▶ [Exercise details]: Lines before the one containing "export DESIGN_NICKNAME = d" are left out; that line and every line after it, through the end of the records, are to be reproduced exactly.
Start of Block
[config.mk]
export PLATFORM = sky130hd
export DESIGN_NAME = ex_alu_muldiv
export DESIGN_NICKNAME = d
export VERILOG_FILES = /design/src/rtl/ex_alu_muldiv.sv
export SDC_FILE = /design/constraint.sdc
export NUM_CORES = 2
export LEC_CHECK = 0
export ABC_AREA = 1
export CAP_MARGIN = 20
export CORE_AREA = 2 2 274 276
export DETAILED_ROUTE_END_ITERATION = 7
export DIE_AREA = 0 0 276 278
export GPL_ROUTABILITY_DRIVEN = 0
export PLACE_DENSITY_LB_ADDON = 0.05
export SLEW_MARGIN = 20
export SYNTH_ARGS = -nofsm -noshare
export SYNTH_HDL_FRONTEND = slang
export SYNTH_SLANG_ARGS = --single-unit
[constraint.sdc]
create_clock -name clk -period 5.4 [get_ports clk]
set_input_delay 1.08 -clock clk [delete_from_list [all_inputs] [get_ports clk]]
set_output_delay 1.08 -clock clk [all_outputs]
set_load 0.05 [all_outputs]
End of Block
▶ [Finished task]:
export DESIGN_NICKNAME = d
export VERILOG_FILES = /design/src/rtl/ex_alu_muldiv.sv
export SDC_FILE = /design/constraint.sdc
export NUM_CORES = 2
export LEC_CHECK = 0
export ABC_AREA = 1
export CAP_MARGIN = 20
export CORE_AREA = 2 2 274 276
export DETAILED_ROUTE_END_ITERATION = 7
export DIE_AREA = 0 0 276 278
export GPL_ROUTABILITY_DRIVEN = 0
export PLACE_DENSITY_LB_ADDON = 0.05
export SLEW_MARGIN = 20
export SYNTH_ARGS = -nofsm -noshare
export SYNTH_HDL_FRONTEND = slang
export SYNTH_SLANG_ARGS = --single-unit
[constraint.sdc]
create_clock -name clk -period 5.4 [get_ports clk]
set_input_delay 1.08 -clock clk [delete_from_list [all_inputs] [get_ports clk]]
set_output_delay 1.08 -clock clk [all_outputs]
set_load 0.05 [all_outputs]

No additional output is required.